Material for the task |
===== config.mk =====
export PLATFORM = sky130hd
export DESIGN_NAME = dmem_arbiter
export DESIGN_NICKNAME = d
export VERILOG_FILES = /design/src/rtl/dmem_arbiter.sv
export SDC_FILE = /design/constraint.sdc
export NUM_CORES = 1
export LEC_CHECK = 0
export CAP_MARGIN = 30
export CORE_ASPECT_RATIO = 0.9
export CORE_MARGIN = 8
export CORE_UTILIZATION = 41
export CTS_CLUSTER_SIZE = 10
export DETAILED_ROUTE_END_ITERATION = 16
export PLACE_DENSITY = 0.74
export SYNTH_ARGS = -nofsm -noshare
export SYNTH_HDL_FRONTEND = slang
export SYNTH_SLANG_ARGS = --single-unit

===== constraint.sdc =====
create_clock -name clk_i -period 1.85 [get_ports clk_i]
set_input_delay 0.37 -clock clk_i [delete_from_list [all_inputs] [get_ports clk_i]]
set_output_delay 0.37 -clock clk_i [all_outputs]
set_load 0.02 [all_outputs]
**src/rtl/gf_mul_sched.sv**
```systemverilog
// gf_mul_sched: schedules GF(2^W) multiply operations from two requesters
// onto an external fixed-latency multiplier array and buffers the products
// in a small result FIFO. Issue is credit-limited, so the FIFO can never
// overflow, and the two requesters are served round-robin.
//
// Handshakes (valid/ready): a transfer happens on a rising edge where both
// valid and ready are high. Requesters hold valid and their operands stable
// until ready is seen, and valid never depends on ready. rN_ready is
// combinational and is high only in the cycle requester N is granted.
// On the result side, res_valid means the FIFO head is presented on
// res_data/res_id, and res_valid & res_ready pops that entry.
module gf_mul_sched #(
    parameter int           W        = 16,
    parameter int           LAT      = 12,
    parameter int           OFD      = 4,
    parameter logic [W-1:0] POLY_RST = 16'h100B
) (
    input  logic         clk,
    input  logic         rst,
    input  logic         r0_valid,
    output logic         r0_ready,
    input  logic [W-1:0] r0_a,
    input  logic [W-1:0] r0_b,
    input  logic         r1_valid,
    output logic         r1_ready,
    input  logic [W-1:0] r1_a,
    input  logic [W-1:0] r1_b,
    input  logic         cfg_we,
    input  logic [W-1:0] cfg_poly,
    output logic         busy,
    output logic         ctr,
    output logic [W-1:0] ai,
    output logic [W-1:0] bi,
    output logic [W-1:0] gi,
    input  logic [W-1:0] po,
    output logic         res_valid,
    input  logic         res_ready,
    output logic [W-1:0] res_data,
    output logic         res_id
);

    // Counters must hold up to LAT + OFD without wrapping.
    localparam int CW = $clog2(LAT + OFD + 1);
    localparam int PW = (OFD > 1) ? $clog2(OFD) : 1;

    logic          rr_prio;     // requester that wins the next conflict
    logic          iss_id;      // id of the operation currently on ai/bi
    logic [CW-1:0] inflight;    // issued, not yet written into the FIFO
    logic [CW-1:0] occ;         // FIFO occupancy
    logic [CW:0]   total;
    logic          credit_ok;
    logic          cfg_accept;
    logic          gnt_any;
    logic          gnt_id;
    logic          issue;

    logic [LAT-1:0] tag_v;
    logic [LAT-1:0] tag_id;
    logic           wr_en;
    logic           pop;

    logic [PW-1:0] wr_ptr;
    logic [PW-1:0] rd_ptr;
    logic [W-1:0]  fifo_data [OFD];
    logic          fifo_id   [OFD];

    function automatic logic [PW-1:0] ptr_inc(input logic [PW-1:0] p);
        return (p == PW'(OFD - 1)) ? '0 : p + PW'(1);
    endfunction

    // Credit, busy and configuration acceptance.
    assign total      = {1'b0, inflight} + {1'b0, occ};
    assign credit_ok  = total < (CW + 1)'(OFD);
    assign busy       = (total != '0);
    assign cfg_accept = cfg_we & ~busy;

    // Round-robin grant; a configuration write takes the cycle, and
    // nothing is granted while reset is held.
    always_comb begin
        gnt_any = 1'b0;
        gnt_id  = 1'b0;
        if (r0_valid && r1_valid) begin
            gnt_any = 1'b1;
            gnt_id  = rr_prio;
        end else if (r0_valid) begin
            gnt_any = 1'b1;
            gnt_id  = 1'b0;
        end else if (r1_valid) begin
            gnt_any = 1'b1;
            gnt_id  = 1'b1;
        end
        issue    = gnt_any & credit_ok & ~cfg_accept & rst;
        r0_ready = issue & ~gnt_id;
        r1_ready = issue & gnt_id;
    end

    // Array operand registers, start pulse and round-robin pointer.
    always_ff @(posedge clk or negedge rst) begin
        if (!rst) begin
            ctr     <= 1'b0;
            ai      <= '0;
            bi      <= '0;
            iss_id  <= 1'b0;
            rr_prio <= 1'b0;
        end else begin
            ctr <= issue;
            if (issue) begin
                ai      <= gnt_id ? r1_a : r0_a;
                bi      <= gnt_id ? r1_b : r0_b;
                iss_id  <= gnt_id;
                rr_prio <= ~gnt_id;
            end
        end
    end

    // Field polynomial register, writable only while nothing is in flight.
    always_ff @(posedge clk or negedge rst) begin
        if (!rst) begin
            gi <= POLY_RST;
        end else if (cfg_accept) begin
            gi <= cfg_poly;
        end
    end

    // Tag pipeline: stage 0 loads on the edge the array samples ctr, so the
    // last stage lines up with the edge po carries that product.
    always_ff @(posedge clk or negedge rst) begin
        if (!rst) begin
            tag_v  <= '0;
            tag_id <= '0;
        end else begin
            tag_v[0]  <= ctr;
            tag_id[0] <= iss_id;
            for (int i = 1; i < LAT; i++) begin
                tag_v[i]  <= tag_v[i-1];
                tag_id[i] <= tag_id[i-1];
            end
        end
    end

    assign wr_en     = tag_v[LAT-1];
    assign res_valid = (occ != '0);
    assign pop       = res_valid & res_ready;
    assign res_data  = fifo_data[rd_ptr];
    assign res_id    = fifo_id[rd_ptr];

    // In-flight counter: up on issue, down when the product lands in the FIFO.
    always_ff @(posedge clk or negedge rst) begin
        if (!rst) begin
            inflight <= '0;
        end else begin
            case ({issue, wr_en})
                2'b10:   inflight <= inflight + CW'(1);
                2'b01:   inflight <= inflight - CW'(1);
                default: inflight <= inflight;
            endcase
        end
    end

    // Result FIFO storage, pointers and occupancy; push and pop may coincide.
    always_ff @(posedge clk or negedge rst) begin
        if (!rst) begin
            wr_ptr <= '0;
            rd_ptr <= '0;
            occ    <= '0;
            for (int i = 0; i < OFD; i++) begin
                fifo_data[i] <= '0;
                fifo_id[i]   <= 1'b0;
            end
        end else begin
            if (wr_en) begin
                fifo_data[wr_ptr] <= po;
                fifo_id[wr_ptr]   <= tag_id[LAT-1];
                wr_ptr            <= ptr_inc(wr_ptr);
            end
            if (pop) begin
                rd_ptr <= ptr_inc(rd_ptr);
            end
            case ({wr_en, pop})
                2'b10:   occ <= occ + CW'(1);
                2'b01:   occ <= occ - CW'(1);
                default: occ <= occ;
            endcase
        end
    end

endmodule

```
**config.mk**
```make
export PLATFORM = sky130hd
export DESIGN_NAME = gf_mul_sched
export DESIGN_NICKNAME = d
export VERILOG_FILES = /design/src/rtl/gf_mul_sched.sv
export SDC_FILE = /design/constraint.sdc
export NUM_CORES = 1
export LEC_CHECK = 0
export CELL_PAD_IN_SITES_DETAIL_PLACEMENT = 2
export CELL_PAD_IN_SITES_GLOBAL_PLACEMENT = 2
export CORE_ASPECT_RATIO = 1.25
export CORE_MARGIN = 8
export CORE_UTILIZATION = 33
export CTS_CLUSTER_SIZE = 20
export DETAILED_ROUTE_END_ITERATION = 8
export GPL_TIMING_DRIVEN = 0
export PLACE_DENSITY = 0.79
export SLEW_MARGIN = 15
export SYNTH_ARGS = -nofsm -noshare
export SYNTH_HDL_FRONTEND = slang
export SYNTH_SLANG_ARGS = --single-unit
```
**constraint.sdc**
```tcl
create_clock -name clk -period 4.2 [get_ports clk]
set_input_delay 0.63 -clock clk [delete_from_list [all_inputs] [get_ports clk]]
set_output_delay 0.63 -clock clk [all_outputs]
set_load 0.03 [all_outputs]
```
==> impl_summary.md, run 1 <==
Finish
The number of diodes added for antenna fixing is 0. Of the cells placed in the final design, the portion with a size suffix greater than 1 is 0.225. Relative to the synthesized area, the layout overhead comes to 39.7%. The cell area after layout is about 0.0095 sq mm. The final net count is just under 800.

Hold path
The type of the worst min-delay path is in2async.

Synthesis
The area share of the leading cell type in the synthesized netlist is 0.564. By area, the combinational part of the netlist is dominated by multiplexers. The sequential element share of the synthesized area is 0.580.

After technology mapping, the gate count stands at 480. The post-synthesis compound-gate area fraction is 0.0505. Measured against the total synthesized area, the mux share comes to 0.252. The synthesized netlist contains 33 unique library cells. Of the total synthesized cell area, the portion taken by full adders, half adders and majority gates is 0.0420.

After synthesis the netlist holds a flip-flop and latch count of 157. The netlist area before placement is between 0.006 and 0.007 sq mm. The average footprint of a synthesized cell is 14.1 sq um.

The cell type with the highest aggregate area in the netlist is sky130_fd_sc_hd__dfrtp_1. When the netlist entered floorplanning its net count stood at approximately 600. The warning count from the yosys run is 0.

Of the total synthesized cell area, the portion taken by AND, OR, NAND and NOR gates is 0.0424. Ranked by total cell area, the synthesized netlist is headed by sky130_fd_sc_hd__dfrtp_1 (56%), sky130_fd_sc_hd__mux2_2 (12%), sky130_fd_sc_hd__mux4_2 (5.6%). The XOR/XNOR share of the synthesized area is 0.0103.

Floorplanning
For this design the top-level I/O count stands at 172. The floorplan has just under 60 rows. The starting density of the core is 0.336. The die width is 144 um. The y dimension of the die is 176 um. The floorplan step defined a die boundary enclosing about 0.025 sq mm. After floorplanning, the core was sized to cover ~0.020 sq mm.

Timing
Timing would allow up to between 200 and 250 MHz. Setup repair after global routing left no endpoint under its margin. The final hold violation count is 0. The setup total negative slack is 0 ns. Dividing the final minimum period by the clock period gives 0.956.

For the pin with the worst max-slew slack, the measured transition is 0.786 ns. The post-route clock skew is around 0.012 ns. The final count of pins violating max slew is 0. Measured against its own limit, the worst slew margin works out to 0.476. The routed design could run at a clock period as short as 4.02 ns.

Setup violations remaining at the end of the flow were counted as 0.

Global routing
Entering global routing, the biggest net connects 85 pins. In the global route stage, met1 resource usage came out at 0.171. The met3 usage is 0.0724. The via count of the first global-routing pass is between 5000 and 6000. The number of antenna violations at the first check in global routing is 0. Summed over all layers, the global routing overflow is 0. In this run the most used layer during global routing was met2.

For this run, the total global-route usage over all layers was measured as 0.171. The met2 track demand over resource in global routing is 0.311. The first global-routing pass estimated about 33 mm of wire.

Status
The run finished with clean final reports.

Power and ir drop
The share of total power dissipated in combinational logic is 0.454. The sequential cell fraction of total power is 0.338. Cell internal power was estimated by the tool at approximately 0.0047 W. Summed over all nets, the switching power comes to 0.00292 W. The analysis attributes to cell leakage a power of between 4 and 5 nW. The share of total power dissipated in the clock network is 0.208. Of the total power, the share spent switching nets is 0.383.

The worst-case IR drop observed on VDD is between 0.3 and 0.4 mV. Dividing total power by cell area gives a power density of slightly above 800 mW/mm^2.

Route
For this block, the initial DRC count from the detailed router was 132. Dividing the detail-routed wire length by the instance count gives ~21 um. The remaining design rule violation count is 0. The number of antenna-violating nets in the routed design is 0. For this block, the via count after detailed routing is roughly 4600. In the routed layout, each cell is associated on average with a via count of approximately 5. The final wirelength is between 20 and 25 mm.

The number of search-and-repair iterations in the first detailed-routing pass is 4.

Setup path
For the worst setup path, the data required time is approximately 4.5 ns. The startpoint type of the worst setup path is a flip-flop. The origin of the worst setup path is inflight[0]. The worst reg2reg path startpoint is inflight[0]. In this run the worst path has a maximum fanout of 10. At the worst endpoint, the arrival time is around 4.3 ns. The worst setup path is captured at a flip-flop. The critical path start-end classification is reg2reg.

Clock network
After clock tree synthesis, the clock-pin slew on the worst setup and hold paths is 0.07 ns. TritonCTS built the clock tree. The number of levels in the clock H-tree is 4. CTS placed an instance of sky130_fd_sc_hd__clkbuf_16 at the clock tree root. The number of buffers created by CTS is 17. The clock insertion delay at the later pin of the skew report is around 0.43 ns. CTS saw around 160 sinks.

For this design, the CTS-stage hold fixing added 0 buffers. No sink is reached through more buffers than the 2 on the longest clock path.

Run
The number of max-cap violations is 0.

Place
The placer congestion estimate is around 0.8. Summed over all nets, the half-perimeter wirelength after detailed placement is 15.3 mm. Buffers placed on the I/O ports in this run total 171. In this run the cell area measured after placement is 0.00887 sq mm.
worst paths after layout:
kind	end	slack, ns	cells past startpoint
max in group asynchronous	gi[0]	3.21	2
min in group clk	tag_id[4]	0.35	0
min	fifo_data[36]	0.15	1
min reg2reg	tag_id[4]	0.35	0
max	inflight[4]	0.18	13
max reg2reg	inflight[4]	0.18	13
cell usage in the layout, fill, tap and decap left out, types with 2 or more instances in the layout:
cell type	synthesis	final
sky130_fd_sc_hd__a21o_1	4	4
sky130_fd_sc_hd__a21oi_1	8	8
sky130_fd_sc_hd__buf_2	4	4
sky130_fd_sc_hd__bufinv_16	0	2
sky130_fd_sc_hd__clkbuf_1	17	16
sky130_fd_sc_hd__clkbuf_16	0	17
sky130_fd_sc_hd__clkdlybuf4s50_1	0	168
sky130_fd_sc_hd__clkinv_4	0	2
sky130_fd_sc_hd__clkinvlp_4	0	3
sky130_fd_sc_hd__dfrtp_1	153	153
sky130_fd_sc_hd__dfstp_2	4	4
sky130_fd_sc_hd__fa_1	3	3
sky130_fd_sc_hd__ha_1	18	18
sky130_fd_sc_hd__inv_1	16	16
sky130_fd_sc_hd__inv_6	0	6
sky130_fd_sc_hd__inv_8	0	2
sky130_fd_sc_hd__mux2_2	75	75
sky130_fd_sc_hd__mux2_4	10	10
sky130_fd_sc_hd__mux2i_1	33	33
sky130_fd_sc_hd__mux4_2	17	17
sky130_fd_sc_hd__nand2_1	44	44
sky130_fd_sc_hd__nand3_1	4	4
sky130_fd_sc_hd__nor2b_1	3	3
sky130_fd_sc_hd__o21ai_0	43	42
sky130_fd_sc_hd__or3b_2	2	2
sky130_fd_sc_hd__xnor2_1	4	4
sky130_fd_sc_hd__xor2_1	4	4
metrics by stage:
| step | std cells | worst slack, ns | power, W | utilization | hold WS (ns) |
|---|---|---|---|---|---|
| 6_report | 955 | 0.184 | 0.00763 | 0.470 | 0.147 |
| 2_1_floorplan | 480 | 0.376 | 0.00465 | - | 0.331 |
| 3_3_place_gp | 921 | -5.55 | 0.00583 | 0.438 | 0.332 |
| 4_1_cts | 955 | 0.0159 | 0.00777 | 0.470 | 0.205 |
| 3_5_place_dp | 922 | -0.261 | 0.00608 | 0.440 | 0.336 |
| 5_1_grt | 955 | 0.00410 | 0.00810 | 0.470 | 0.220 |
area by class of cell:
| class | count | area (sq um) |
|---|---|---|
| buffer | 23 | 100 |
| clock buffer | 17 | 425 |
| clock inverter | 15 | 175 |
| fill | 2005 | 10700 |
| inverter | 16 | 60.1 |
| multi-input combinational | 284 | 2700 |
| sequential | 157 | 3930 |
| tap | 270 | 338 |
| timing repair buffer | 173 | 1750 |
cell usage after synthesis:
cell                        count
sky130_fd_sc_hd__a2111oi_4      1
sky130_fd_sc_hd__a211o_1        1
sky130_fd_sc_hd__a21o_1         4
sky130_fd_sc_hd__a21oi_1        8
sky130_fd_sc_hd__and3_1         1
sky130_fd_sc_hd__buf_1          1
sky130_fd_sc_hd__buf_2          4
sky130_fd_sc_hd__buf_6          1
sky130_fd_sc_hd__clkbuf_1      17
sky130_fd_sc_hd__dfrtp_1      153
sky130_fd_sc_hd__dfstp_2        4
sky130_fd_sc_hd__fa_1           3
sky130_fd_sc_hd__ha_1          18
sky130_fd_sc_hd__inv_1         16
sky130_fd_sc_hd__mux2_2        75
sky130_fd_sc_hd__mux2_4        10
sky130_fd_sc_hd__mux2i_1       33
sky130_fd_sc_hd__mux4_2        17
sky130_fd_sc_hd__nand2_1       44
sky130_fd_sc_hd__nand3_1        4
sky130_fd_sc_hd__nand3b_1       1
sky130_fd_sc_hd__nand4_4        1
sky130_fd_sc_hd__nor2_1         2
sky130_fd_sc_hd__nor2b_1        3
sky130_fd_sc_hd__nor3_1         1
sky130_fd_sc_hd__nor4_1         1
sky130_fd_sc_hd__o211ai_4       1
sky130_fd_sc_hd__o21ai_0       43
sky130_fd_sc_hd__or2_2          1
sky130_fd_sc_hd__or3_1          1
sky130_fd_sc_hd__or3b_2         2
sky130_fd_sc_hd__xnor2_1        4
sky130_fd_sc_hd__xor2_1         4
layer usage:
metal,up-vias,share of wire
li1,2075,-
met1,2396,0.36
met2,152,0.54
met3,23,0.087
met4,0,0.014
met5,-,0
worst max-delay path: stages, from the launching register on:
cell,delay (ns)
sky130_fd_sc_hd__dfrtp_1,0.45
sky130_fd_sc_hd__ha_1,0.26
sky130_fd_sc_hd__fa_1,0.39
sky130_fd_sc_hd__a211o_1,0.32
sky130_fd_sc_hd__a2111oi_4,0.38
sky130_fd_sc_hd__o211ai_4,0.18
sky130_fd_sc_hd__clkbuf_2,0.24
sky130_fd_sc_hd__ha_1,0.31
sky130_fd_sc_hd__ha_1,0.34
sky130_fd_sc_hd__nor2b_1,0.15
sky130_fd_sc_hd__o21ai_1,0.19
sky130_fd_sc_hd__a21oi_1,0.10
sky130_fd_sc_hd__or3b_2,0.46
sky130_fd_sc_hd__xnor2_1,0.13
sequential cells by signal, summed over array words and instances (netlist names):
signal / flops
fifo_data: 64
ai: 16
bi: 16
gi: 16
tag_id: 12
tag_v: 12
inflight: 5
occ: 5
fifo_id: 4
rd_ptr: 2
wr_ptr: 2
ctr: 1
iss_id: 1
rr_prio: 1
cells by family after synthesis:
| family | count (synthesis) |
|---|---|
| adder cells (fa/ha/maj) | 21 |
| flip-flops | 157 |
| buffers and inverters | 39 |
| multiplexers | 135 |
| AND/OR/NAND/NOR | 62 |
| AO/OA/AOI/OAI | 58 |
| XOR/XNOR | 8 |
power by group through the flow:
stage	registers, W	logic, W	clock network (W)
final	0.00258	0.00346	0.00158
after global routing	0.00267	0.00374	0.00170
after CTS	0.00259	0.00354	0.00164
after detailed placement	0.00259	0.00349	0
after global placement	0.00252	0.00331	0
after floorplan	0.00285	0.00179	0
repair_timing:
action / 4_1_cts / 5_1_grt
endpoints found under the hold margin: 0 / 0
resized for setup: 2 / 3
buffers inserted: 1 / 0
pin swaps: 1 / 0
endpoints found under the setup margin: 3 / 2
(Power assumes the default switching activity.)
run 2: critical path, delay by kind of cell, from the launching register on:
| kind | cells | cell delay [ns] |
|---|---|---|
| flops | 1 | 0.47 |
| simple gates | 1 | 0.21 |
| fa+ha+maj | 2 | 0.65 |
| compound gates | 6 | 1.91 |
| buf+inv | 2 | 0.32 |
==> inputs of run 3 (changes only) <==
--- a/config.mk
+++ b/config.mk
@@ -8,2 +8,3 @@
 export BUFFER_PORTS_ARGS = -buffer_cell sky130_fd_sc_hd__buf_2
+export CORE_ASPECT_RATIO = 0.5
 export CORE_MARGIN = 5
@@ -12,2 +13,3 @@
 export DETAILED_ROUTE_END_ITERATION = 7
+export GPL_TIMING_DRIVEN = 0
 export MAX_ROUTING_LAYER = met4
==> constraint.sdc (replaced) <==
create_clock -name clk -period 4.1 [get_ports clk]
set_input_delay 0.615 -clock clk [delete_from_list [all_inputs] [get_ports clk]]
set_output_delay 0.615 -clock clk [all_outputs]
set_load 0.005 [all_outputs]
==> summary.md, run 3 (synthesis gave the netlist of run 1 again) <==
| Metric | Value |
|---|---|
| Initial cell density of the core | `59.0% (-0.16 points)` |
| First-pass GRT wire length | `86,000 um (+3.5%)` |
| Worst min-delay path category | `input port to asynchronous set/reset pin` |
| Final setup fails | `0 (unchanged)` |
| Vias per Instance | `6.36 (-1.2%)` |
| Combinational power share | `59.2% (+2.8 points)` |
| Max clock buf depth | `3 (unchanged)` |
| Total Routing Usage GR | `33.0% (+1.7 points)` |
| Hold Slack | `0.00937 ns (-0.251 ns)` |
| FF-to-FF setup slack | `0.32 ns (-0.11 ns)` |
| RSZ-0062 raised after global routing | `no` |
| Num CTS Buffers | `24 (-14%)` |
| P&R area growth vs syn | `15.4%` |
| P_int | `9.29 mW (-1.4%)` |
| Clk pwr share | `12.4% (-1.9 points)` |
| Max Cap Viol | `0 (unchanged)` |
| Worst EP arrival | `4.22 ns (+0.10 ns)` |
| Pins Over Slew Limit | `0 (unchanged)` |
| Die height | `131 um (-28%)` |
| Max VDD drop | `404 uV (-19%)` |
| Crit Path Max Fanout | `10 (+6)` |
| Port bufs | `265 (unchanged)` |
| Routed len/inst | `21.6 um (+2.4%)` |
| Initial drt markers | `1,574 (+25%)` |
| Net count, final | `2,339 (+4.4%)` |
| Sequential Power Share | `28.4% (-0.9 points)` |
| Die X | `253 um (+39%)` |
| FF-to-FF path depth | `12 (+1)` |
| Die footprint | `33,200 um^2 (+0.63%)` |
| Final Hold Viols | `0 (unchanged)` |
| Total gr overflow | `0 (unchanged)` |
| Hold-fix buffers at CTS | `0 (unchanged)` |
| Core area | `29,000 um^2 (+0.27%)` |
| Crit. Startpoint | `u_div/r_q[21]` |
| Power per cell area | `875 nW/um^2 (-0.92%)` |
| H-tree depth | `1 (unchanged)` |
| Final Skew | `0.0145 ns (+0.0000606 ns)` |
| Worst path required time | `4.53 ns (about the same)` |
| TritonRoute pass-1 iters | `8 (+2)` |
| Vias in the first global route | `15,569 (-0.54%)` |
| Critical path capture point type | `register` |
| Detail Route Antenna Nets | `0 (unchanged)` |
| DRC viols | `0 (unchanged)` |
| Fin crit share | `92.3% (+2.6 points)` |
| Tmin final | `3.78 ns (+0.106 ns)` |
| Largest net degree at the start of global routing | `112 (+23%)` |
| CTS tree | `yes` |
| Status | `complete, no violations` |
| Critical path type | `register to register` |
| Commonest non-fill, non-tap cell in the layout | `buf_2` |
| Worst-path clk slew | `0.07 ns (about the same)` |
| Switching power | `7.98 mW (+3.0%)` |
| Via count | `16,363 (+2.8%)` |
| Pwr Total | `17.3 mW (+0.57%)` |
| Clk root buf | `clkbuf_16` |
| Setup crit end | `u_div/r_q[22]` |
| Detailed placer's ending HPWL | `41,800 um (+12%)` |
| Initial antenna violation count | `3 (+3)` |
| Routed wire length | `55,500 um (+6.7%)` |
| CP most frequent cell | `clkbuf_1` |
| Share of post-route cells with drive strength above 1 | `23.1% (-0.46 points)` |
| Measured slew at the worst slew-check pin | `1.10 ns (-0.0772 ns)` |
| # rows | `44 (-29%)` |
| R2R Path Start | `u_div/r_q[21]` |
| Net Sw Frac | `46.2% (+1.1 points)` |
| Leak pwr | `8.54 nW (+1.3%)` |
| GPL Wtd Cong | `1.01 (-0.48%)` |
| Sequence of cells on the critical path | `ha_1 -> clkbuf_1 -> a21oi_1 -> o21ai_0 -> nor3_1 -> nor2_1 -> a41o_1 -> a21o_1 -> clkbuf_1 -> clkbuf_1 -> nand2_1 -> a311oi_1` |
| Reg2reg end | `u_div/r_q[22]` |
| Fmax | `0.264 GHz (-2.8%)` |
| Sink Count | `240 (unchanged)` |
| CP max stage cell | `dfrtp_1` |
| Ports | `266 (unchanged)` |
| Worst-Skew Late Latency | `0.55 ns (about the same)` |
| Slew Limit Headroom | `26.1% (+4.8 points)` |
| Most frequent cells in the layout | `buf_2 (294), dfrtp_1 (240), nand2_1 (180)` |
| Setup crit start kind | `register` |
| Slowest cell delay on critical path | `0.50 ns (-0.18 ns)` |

Exercise description | All that is wanted is a faithful reproduction of the line above with "run 2: critical", the line with "Clk pwr share", and every line in between.

Response to this task |
run 2: critical path, delay by kind of cell, from the launching register on:
| kind | cells | cell delay [ns] |
|---|---|---|
| flops | 1 | 0.47 |
| simple gates | 1 | 0.21 |
| fa+ha+maj | 2 | 0.65 |
| compound gates | 6 | 1.91 |
| buf+inv | 2 | 0.32 |
==> inputs of run 3 (changes only) <==
--- a/config.mk
+++ b/config.mk
@@ -8,2 +8,3 @@
 export BUFFER_PORTS_ARGS = -buffer_cell sky130_fd_sc_hd__buf_2
+export CORE_ASPECT_RATIO = 0.5
 export CORE_MARGIN = 5
@@ -12,2 +13,3 @@
 export DETAILED_ROUTE_END_ITERATION = 7
+export GPL_TIMING_DRIVEN = 0
 export MAX_ROUTING_LAYER = met4
==> constraint.sdc (replaced) <==
create_clock -name clk -period 4.1 [get_ports clk]
set_input_delay 0.615 -clock clk [delete_from_list [all_inputs] [get_ports clk]]
set_output_delay 0.615 -clock clk [all_outputs]
set_load 0.005 [all_outputs]
==> summary.md, run 3 (synthesis gave the netlist of run 1 again) <==
| Metric | Value |
|---|---|
| Initial cell density of the core | `59.0% (-0.16 points)` |
| First-pass GRT wire length | `86,000 um (+3.5%)` |
| Worst min-delay path category | `input port to asynchronous set/reset pin` |
| Final setup fails | `0 (unchanged)` |
| Vias per Instance | `6.36 (-1.2%)` |
| Combinational power share | `59.2% (+2.8 points)` |
| Max clock buf depth | `3 (unchanged)` |
| Total Routing Usage GR | `33.0% (+1.7 points)` |
| Hold Slack | `0.00937 ns (-0.251 ns)` |
| FF-to-FF setup slack | `0.32 ns (-0.11 ns)` |
| RSZ-0062 raised after global routing | `no` |
| Num CTS Buffers | `24 (-14%)` |
| P&R area growth vs syn | `15.4%` |
| P_int | `9.29 mW (-1.4%)` |
| Clk pwr share | `12.4% (-1.9 points)` |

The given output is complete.